§ Your goal:
Look over the data below and give the number of lines containing the word "same", with no other words.

§ Data:
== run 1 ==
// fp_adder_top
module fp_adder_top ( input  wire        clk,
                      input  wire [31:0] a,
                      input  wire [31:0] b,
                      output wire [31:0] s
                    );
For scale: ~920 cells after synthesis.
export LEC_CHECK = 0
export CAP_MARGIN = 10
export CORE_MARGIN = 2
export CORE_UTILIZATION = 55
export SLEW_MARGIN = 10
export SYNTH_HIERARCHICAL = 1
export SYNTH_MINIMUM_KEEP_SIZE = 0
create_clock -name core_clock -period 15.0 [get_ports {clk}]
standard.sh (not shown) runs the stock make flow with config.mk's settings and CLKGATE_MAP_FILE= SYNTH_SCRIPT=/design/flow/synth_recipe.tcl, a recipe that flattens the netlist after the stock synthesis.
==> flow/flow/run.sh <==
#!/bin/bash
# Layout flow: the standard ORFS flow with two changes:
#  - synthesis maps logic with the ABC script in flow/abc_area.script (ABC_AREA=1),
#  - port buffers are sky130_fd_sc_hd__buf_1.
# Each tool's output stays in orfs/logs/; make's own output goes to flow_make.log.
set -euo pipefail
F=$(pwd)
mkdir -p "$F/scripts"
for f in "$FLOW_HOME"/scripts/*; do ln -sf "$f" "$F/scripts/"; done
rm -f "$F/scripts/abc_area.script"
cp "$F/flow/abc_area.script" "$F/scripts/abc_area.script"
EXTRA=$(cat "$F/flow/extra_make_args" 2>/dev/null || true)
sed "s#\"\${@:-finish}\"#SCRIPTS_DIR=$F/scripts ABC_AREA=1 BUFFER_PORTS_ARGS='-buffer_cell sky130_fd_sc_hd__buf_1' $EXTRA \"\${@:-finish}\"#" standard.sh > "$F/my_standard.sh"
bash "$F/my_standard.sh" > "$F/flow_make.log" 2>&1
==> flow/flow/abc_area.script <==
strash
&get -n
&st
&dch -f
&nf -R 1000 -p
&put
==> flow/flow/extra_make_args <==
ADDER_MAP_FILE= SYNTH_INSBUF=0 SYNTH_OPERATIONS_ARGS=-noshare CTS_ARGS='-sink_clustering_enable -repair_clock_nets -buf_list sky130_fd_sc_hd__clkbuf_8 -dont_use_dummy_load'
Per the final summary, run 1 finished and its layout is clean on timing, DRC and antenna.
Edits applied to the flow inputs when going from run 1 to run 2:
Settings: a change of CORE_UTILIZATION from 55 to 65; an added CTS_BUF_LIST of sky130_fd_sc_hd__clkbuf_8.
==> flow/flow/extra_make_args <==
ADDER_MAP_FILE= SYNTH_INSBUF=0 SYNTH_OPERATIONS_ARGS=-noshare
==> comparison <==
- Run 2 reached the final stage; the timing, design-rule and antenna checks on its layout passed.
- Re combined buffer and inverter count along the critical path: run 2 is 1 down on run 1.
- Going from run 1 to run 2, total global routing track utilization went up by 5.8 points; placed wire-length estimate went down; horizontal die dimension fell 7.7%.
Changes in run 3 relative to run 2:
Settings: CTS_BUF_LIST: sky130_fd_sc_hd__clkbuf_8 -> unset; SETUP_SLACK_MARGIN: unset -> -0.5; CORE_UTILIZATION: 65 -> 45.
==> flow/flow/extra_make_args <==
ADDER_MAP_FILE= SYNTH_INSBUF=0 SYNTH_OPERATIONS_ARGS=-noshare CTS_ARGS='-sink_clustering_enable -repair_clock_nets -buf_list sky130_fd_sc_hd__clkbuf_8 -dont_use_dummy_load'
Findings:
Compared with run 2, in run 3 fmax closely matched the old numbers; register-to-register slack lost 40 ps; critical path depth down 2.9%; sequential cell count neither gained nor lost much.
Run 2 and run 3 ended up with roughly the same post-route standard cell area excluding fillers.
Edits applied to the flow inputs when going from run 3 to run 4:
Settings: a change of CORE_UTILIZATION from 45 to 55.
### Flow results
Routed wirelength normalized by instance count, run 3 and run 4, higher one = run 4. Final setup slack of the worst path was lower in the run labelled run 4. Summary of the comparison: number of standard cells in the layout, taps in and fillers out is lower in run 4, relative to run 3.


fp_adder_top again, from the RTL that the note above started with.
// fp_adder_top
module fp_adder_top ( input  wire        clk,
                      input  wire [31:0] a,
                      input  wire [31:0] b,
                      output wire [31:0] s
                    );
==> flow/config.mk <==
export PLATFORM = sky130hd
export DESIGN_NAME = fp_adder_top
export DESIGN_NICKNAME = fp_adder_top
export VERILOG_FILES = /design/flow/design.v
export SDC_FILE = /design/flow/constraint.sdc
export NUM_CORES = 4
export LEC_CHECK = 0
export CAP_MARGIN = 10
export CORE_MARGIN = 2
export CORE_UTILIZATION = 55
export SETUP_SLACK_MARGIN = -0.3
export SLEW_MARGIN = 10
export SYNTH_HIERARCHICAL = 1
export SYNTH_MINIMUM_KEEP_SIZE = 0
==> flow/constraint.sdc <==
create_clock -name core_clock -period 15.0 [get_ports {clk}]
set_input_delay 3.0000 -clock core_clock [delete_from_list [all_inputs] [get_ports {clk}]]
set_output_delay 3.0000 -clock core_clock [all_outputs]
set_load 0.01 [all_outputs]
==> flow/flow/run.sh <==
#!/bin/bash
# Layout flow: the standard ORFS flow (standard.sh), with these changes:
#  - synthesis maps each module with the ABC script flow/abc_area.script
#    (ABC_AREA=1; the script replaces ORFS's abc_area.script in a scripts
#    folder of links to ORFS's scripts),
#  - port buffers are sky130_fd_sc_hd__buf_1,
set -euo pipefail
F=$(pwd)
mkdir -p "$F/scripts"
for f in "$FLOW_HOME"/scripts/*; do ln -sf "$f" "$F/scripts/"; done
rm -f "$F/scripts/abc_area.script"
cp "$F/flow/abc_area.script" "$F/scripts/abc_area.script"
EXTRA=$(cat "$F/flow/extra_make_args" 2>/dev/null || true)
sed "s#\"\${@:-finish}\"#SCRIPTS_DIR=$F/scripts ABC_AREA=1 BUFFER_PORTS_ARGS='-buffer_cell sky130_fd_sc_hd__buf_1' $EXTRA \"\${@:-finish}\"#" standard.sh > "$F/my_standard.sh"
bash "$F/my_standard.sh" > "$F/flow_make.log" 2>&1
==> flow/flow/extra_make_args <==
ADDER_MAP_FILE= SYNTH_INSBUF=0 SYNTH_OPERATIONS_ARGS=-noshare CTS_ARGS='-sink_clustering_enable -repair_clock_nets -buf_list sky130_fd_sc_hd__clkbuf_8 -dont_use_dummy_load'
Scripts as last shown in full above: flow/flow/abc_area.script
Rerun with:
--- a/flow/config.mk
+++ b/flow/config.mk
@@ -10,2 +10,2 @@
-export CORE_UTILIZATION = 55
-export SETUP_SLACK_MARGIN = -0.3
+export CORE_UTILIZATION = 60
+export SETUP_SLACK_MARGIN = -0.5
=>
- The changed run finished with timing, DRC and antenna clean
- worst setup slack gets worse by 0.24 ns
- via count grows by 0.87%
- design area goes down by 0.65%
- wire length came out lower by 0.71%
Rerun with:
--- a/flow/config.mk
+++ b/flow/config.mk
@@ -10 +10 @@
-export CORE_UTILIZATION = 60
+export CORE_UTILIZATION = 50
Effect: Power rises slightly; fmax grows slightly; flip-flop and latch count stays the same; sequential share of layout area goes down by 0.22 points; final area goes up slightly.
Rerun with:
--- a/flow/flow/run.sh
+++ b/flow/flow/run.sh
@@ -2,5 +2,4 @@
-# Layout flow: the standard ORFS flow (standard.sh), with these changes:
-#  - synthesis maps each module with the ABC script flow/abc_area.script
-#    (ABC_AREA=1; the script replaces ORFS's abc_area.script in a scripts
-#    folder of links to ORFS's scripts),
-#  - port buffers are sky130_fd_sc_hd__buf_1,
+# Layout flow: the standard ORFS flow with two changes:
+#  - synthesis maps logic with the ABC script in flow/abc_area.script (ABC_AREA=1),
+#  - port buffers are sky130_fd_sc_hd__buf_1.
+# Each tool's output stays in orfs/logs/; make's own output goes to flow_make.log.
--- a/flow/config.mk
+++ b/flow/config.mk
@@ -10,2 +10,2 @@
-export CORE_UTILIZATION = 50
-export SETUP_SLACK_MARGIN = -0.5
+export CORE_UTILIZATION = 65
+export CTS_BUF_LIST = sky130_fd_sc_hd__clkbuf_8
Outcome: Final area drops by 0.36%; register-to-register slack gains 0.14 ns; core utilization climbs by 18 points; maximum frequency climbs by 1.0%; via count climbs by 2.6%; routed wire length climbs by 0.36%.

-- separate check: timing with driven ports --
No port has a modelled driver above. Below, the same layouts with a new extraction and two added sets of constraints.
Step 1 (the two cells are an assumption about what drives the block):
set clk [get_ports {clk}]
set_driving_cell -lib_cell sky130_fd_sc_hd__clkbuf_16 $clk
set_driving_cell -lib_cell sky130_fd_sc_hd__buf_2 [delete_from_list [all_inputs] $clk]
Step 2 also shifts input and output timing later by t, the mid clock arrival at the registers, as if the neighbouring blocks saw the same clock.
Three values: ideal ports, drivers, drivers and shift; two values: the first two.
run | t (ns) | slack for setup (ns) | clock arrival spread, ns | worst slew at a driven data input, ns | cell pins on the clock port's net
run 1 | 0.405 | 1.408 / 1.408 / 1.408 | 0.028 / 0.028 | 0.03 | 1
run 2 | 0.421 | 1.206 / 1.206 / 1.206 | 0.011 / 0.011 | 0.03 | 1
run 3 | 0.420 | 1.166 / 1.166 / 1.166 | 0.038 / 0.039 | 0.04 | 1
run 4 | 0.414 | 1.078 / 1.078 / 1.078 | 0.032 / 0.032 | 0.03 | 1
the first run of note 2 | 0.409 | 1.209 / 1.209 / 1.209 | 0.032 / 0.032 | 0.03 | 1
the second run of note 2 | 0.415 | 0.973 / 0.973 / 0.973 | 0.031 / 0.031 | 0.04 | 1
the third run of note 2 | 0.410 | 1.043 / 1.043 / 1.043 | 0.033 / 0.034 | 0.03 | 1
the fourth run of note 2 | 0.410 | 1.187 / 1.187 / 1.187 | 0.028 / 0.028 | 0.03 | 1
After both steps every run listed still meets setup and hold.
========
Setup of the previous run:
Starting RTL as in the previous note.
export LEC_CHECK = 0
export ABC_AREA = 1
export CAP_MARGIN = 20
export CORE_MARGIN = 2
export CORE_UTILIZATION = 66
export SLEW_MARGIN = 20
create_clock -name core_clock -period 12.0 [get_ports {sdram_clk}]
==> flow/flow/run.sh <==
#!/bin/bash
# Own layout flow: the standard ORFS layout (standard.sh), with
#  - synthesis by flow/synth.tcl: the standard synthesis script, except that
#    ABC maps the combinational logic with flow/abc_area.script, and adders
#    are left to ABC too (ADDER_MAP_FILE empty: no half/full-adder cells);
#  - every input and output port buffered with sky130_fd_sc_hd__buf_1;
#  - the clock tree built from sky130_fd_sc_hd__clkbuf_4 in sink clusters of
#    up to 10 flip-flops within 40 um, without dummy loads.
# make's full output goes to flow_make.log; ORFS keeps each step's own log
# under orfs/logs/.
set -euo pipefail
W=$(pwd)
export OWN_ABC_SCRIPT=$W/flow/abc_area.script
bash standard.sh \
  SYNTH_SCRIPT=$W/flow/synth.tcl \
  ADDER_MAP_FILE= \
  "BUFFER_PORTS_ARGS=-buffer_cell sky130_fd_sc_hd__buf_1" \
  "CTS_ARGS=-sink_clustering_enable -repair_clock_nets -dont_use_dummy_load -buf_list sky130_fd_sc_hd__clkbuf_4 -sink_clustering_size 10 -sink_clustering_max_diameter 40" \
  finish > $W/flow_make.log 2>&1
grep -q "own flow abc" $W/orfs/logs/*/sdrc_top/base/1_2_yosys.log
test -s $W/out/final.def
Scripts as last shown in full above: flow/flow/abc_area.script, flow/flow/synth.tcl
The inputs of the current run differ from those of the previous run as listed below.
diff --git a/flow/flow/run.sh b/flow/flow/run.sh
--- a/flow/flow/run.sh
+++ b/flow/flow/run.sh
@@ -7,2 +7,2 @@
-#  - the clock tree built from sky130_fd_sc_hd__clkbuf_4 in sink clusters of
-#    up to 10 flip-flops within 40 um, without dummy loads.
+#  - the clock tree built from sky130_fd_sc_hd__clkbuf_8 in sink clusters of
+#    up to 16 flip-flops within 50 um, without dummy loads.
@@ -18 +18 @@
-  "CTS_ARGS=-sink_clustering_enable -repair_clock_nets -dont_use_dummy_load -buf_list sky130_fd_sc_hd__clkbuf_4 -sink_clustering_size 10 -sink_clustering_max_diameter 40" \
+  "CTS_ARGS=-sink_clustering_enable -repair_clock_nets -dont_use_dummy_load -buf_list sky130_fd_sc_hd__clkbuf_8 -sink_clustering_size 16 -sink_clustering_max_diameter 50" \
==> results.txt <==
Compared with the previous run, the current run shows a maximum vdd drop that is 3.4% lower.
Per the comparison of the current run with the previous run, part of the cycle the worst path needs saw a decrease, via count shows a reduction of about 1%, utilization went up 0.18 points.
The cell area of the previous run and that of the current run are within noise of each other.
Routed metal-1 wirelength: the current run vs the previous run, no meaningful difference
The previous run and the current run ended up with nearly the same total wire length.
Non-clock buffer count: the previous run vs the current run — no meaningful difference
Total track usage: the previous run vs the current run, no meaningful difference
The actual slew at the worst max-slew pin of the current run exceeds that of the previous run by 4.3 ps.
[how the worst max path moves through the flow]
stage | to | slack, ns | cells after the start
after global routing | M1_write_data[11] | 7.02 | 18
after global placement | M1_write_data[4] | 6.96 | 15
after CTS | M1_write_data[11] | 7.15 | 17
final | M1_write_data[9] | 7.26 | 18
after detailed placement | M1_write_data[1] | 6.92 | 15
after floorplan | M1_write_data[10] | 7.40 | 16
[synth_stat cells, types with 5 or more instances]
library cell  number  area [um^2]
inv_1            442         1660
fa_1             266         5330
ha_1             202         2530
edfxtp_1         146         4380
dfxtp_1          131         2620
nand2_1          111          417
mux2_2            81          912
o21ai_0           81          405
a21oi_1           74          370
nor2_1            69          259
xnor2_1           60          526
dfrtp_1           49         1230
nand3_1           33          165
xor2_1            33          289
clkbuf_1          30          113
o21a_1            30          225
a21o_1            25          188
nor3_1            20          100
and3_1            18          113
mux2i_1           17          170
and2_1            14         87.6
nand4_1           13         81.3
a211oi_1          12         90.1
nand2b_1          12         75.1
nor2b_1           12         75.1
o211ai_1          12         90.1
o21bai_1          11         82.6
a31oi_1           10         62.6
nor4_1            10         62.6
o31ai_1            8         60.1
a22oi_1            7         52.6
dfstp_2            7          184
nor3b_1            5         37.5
What follows belongs to an exercise in optimizing a design on an open flow for small area; a production flow would make more cautious choices. Where RTL was checked, it was by simulation tests only, not by an equivalence proof against the original. Power and IR drop assume default switching activity.

JK:
Design tracking_channel, start of the top module:
module tracking_channel (
  input  logic        clk,
  input  logic        rstn,
  input  logic        if_sign,
  input  logic        if_mag,
  input  logic        pre_tic_enable,
  input  logic        tic_enable,
  input  logic [28:0] carr_nco_fc,
  input  logic [27:0] code_nco_fc,
  input  logic [9:0]  prn_key,
  input  logic        prn_key_enable,
  input  logic [10:0] code_slew,
  input  logic        slew_enable,
  input  logic        epoch_enable,
  input  logic [10:0] epoch_load,
  output logic        dump,
  output logic signed [15:0] i_early,
  output logic signed [15:0] q_early,
  output logic signed [15:0] i_prompt,
  output logic signed [15:0] q_prompt,
  output logic signed [15:0] i_late,
  output logic signed [15:0] q_late,
  output logic [31:0] carrier_val,
  output logic [20:0] code_val,
  output logic [10:0] epoch,
  output logic [10:0] epoch_check,
  output logic        test_point_01,
  output logic        test_point_02,
  output logic        test_point_03
);
For scale: ~1,400 cells after synthesis, roughly 270 I/O pins.
export LEC_CHECK = 0
export CAP_MARGIN = 20
export CORE_MARGIN = 2
export CORE_UTILIZATION = 40
export SLEW_MARGIN = 20
export SYNTH_HIERARCHICAL = 1
create_clock -name core_clock -period 10.0 [get_ports {clk}]
standard.sh (not shown) runs the stock make flow with config.mk's settings and CLKGATE_MAP_FILE= SYNTH_SCRIPT=/design/flow/synth_recipe.tcl, a recipe that flattens the netlist after the stock synthesis.
==> flow/flow/run.sh <==
#!/bin/bash
# Layout flow: the standard ORFS flow (standard.sh, unchanged synthesis),
# with two settings changed:
#  - every input and output port still gets its own buffer, but a small
#    buf_1 instead of the default delay buffer (repair may resize it);
#  - clock tree: no dummy loads, smaller clock buffers.
# Each tool's full output is kept in orfs/logs; make's output in standard.log.
set -euo pipefail
export BUFFER_PORTS_ARGS="-buffer_cell sky130_fd_sc_hd__buf_1"
export CTS_ARGS="-sink_clustering_enable -repair_clock_nets -dont_use_dummy_load -buf_list sky130_fd_sc_hd__clkbuf_8 -sink_clustering_size 20 -sink_clustering_max_diameter 80"
bash standard.sh > standard.log 2>&1
Having completed the whole flow, JK delivered a layout that passed the timing, design-rule and antenna checks.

§ Finished task:
5